Given what girls are taught to expect from womanhood, it is not surprising that many fight against, become depressed by, or seek to delay, its onset. Although bioethicist John Fleming’s question, “if someone said inside her they didn’t feel like a human being, they felt like a horse, would the surgeons resculpture accordingly?” is a bit facetious, it is interesting to consider whether the fixated thinking that leads to eating disorders and self-harm would ever be approved of by members of the psychiatric community in the way this obsession to be a boy has.

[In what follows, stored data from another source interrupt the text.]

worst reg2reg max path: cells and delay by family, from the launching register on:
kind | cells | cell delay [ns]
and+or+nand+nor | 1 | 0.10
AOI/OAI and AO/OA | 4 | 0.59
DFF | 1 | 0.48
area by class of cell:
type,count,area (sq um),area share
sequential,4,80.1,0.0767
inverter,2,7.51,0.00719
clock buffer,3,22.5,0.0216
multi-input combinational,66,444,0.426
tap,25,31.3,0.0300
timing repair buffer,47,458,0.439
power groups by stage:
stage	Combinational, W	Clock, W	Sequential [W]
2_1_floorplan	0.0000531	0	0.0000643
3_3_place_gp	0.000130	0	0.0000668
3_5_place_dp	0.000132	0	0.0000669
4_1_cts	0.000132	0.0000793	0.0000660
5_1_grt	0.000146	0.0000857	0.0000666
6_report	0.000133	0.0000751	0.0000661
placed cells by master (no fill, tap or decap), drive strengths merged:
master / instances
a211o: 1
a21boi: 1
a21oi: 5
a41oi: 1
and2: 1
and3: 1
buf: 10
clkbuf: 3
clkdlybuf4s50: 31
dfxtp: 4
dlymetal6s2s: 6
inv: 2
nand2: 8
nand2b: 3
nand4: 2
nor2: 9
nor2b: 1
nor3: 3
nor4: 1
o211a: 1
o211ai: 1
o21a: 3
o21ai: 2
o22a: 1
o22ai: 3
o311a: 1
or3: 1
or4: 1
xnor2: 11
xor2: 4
## src/rtl/float_mul_arbiter_pkg.sv

```systemverilog
// Shared float constants and the state type for the shared-multiplier arbiter.
// Both the arbiter and the round-robin picker import this package.
package float_mul_arbiter_pkg;

    localparam int float_width      = 32;
    localparam int float_exp_width  = 8;
    localparam int float_mant_width = 23;

    typedef enum logic [1:0] {
        IDLE,
        WAIT,
        RESP
    } e_mul_arb_state;

endpackage

```

## src/rtl/float_mul_arbiter_rr_pick.sv

```systemverilog
// Combinational round-robin picker: first asserted request at or after ptr, wrapping.
// Usable by any shared float unit that needs a fair requester choice.
module rr_pick #(
    parameter int N  = 4,
    parameter int IW = (N > 1) ? $clog2(N) : 1
) (
    input  logic [N-1:0]  req,
    input  logic [IW-1:0] ptr,
    output logic [IW-1:0] grant,
    output logic          valid
);

    // Scan from the farthest offset down so the nearest requester wins last.
    always_comb begin
        grant = ptr;
        valid = 1'b0;
        for (int off = N - 1; off >= 0; off--) begin
            if (req[(int'(ptr) + off) % N]) begin
                grant = IW'((int'(ptr) + off) % N);
                valid = 1'b1;
            end
        end
    end

endmodule

```

## src/rtl/float_mul_arbiter.sv

```systemverilog
// Shares one multi-cycle float multiplier among NUM_CLIENTS requesters, one op in flight,
// round-robin grant, per-client one-cycle ack, and a watchdog that aborts a hung op.
module float_mul_arbiter
    import float_mul_arbiter_pkg::*;
#(
    parameter int NUM_CLIENTS    = 4,
    parameter int TIMEOUT_CYCLES = 64
) (
    input  logic                               clk,
    input  logic                               rst,
    input  logic [NUM_CLIENTS-1:0]             cli_req,
    input  logic [NUM_CLIENTS*float_width-1:0] cli_a,
    input  logic [NUM_CLIENTS*float_width-1:0] cli_b,
    output logic [NUM_CLIENTS-1:0]             cli_ack,
    output logic [float_width-1:0]             cli_out,
    output logic                               cli_err,
    output logic                               mul_req,
    output logic [float_width-1:0]             mul_a,
    output logic [float_width-1:0]             mul_b,
    input  logic                               mul_ack,
    input  logic [float_width-1:0]             mul_out,
    output logic                               busy
);

    localparam int IW = $clog2(NUM_CLIENTS);
    localparam int WW = $clog2(TIMEOUT_CYCLES);

    e_mul_arb_state          state_reg, state_next;
    logic [IW-1:0]           ptr_reg, ptr_next;
    logic [IW-1:0]           grant_reg, grant_next;
    logic [WW-1:0]           wd_reg, wd_next;
    logic [NUM_CLIENTS-1:0]  ack_reg, ack_next;
    logic [float_width-1:0]  out_reg, out_next;
    logic                    err_reg, err_next;
    logic                    mul_req_reg, mul_req_next;
    logic [float_width-1:0]  mul_a_reg, mul_a_next;
    logic [float_width-1:0]  mul_b_reg, mul_b_next;
    logic                    busy_reg, busy_next;

    logic [IW-1:0]           pick_grant;
    logic                    pick_valid;

    rr_pick #(
        .N  (NUM_CLIENTS),
        .IW (IW)
    ) u_rr_pick (
        .req   (cli_req),
        .ptr   (ptr_reg),
        .grant (pick_grant),
        .valid (pick_valid)
    );

    always_comb begin
        state_next   = state_reg;
        ptr_next     = ptr_reg;
        grant_next   = grant_reg;
        wd_next      = wd_reg;
        ack_next     = '0;
        out_next     = '0;
        err_next     = 1'b0;
        mul_req_next = 1'b0;
        mul_a_next   = mul_a_reg;
        mul_b_next   = mul_b_reg;
        busy_next    = busy_reg;
        case (state_reg)
            IDLE: begin
                if (pick_valid) begin
                    grant_next   = pick_grant;
                    mul_a_next   = cli_a[pick_grant*float_width +: float_width];
                    mul_b_next   = cli_b[pick_grant*float_width +: float_width];
                    mul_req_next = 1'b1;
                    wd_next      = '0;
                    ptr_next     = (pick_grant == IW'(NUM_CLIENTS - 1)) ? '0 : pick_grant + 1'b1;
                    busy_next    = 1'b1;
                    state_next   = WAIT;
                end
            end
            WAIT: begin
                wd_next = wd_reg + 1'b1;
                // A real result beats the watchdog if both land on the same edge.
                if (mul_ack) begin
                    out_next            = mul_out;
                    ack_next[grant_reg] = 1'b1;
                    state_next          = RESP;
                end else if (wd_reg == WW'(TIMEOUT_CYCLES - 1)) begin
                    ack_next[grant_reg] = 1'b1;
                    err_next            = 1'b1;
                    state_next          = RESP;
                end
            end
            RESP: begin
                busy_next  = 1'b0;
                state_next = IDLE;
            end
            default: begin
                busy_next  = 1'b0;
                state_next = IDLE;
            end
        endcase
    end

    always_ff @(posedge clk or negedge rst) begin
        if (!rst) begin
            state_reg   <= IDLE;
            ptr_reg     <= '0;
            grant_reg   <= '0;
            wd_reg      <= '0;
            ack_reg     <= '0;
            out_reg     <= '0;
            err_reg     <= 1'b0;
            mul_req_reg <= 1'b0;
            mul_a_reg   <= '0;
            mul_b_reg   <= '0;
            busy_reg    <= 1'b0;
        end else begin
            state_reg   <= state_next;
            ptr_reg     <= ptr_next;
            grant_reg   <= grant_next;
            wd_reg      <= wd_next;
            ack_reg     <= ack_next;
            out_reg     <= out_next;
            err_reg     <= err_next;
            mul_req_reg <= mul_req_next;
            mul_a_reg   <= mul_a_next;
            mul_b_reg   <= mul_b_next;
            busy_reg    <= busy_next;
        end
    end

    assign cli_ack = ack_reg;
    assign cli_out = out_reg;
    assign cli_err = err_reg;
    assign mul_req = mul_req_reg;
    assign mul_a   = mul_a_reg;
    assign mul_b   = mul_b_reg;
    assign busy    = busy_reg;

    assert property (@(posedge clk) disable iff (!rst) !$isunknown(cli_req));
    assert property (@(posedge clk) disable iff (!rst) !$isunknown(mul_ack));

endmodule

```
### src/rtl/servo_seq_ctl_if.sv
// rtl/servo_seq_ctl_if.sv - angle load handshake between sequencer and PWM generator
interface servo_seq_ctl_if;
    logic [7:0] out_angle;
    logic       out_vld;
    logic       out_rdy;

    modport master (output out_angle, output out_vld, input out_rdy);
    modport slave  (input out_angle, input out_vld, output out_rdy);
endinterface
**src/rtl/image_streamer.sv**
```systemverilog
// Streams a region of the image buffer onto the layers image bus under val/rdy flow control.
// Optional feature: define IMG_STREAMER_REPEAT_EN to stream the region REP+1 times per START.
module image_streamer #(
  parameter int CFG_DWIDTH = 32,
  parameter int CFG_AWIDTH = 5,
  parameter int GROUP_NB   = 4,
  parameter int IMG_WIDTH  = 16,
  parameter int BUF_AWIDTH = 12
) (
  input  logic                          clk,
  input  logic                          rst,
  input  logic [CFG_DWIDTH-1:0]         cfg_data,
  input  logic [CFG_AWIDTH-1:0]         cfg_addr,
  input  logic                          cfg_valid,
  output logic                          buf_rd_en,
  output logic [BUF_AWIDTH-1:0]         buf_rd_addr,
  input  logic [GROUP_NB*IMG_WIDTH-1:0] buf_rd_data,
  output logic [GROUP_NB*IMG_WIDTH-1:0] image_bus,
  output logic                          image_last,
  output logic                          image_val,
  input  logic                          image_rdy,
  output logic                          busy,
  output logic                          done
);
  localparam int DW = GROUP_NB * IMG_WIDTH;
  localparam int CW = BUF_AWIDTH + 1;
  localparam logic [CFG_AWIDTH-1:0] ADDR_BASE  = CFG_AWIDTH'(8'h10);
  localparam logic [CFG_AWIDTH-1:0] ADDR_LEN   = CFG_AWIDTH'(8'h11);
  localparam logic [CFG_AWIDTH-1:0] ADDR_START = CFG_AWIDTH'(8'h12);

  typedef enum logic [1:0] {S_IDLE = 2'd0, S_RUN = 2'd1, S_DRAIN = 2'd2} state_t;

  state_t                state_q, state_d;
  logic [BUF_AWIDTH-1:0] base_q, len_dummy_unused_s;
  logic [CW-1:0]         len_q;
  logic [BUF_AWIDTH-1:0] rd_ptr_q, rd_ptr_d;
  logic [CW-1:0]         rd_cnt_q, rd_cnt_d;
  logic                  busy_q, busy_d;
  logic                  done_q, done_d;
  logic                  inflight_q, inflight_last_q;
  logic [DW-1:0]         fifo_data_q [2];
  logic [1:0]            fifo_last_q;
  logic                  fifo_wr_q, fifo_rd_q;
  logic [1:0]            fifo_cnt_q;
  logic                  start_s, pop_s, rd_en_s, unused_s;
  logic [2:0]            occ_s;
`ifdef IMG_STREAMER_REPEAT_EN
  logic [BUF_AWIDTH-1:0] act_base_q, act_base_d;
  logic [CW-1:0]         act_len_q, act_len_d;
  logic [15:0]           rep_q, rep_d;
`endif

  assign unused_s           = ^cfg_data;
  assign len_dummy_unused_s = base_q;
  assign start_s = cfg_valid && (cfg_addr == ADDR_START);
  assign pop_s   = (fifo_cnt_q != 2'd0) && image_rdy;
  // Occupancy counts the slot freed by this cycle's pop so a full-rate stream keeps one read in flight.
  assign occ_s   = {1'b0, fifo_cnt_q} + {2'b00, inflight_q} - {2'b00, pop_s};
  assign rd_en_s = (state_q == S_RUN) && (rd_cnt_q != CW'(0)) && (occ_s < 3'd2);

  // Configuration register file
  always_ff @(posedge clk) begin
    if (!rst) begin
      base_q <= '0;
      len_q  <= '0;
    end else if (cfg_valid) begin
      if (cfg_addr == ADDR_BASE) begin
        base_q <= cfg_data[BUF_AWIDTH-1:0];
      end else if (cfg_addr == ADDR_LEN) begin
        len_q <= cfg_data[CW-1:0];
      end
    end
  end

  // Control state register
  always_ff @(posedge clk) begin
    if (!rst) begin
      state_q  <= S_IDLE;
      rd_ptr_q <= '0;
      rd_cnt_q <= '0;
      busy_q   <= 1'b0;
      done_q   <= 1'b0;
`ifdef IMG_STREAMER_REPEAT_EN
      act_base_q <= '0;
      act_len_q  <= '0;
      rep_q      <= '0;
`endif
    end else begin
      state_q  <= state_d;
      rd_ptr_q <= rd_ptr_d;
      rd_cnt_q <= rd_cnt_d;
      busy_q   <= busy_d;
      done_q   <= done_d;
`ifdef IMG_STREAMER_REPEAT_EN
      act_base_q <= act_base_d;
      act_len_q  <= act_len_d;
      rep_q      <= rep_d;
`endif
    end
  end

  // Next-state logic: start decode, read sequencing and drain completion
  always_comb begin
    state_d  = state_q;
    rd_ptr_d = rd_ptr_q;
    rd_cnt_d = rd_cnt_q;
    busy_d   = busy_q;
    done_d   = 1'b0;
`ifdef IMG_STREAMER_REPEAT_EN
    act_base_d = act_base_q;
    act_len_d  = act_len_q;
    rep_d      = rep_q;
`endif
    case (state_q)
      S_IDLE: begin
        if (start_s && (len_q != CW'(0))) begin
          state_d  = S_RUN;
          rd_ptr_d = base_q;
          rd_cnt_d = len_q;
          busy_d   = 1'b1;
`ifdef IMG_STREAMER_REPEAT_EN
          act_base_d = base_q;
          act_len_d  = len_q;
          rep_d      = cfg_data[15:0];
`endif
        end else begin
          state_d = S_IDLE;
        end
      end
      S_RUN: begin
        if (rd_en_s) begin
          rd_ptr_d = rd_ptr_q + BUF_AWIDTH'(1);
          rd_cnt_d = rd_cnt_q - CW'(1);
          if (rd_cnt_q == CW'(1)) begin
`ifdef IMG_STREAMER_REPEAT_EN
            if (rep_q != 16'd0) begin
              rd_ptr_d = act_base_q;
              rd_cnt_d = act_len_q;
              rep_d    = rep_q - 16'd1;
            end else begin
              state_d = S_DRAIN;
            end
`else
            state_d = S_DRAIN;
`endif
          end else begin
            state_d = S_RUN;
          end
        end else begin
          state_d = S_RUN;
        end
      end
      S_DRAIN: begin
        // The final beat is the only thing left once nothing is in flight and one entry remains.
        if (pop_s && (fifo_cnt_q == 2'd1) && !inflight_q) begin
          state_d = S_IDLE;
          busy_d  = 1'b0;
          done_d  = 1'b1;
        end else begin
          state_d = S_DRAIN;
        end
      end
      default: begin
        state_d = S_IDLE;
        busy_d  = 1'b0;
      end
    endcase
  end

  // Read-latency tracking and two-entry output FIFO
  always_ff @(posedge clk) begin
    if (!rst) begin
      inflight_q      <= 1'b0;
      inflight_last_q <= 1'b0;
      fifo_data_q[0]  <= '0;
      fifo_data_q[1]  <= '0;
      fifo_last_q     <= 2'b00;
      fifo_wr_q       <= 1'b0;
      fifo_rd_q       <= 1'b0;
      fifo_cnt_q      <= 2'd0;
    end else begin
      inflight_q      <= rd_en_s;
      inflight_last_q <= rd_en_s && (rd_cnt_q == CW'(1));
      if (inflight_q) begin
        fifo_data_q[fifo_wr_q] <= buf_rd_data;
        fifo_last_q[fifo_wr_q] <= inflight_last_q;
        fifo_wr_q              <= ~fifo_wr_q;
      end
      if (pop_s) begin
        fifo_rd_q <= ~fifo_rd_q;
      end
      fifo_cnt_q <= fifo_cnt_q + {1'b0, inflight_q} - {1'b0, pop_s};
    end
  end

  assign buf_rd_en   = rd_en_s;
  assign buf_rd_addr = rd_ptr_q;
  assign image_val   = (fifo_cnt_q != 2'd0);
  assign image_bus   = fifo_data_q[fifo_rd_q];
  assign image_last  = fifo_last_q[fifo_rd_q];
  assign busy        = busy_q;
  assign done        = done_q;
endmodule

```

Of course, real concerns existed about “Alex”, who reportedly suffered from suicidal thoughts, but politics probably played a part in the ruling as well. Was it political correctness or a submission to civil liberties’ advocates, as Dr Karen Brooks asked in The Courier-Mail on 16 April 2004?
While acknowledging sex and gender dilemmas is often seen as progressive, feminist and political scientist Shiela Jeffreys sees “GID (Gender Identity Dysphoria) (as) a living fossil – that is, an idea from the time when there was considered to be a correct behaviour for particular body types”.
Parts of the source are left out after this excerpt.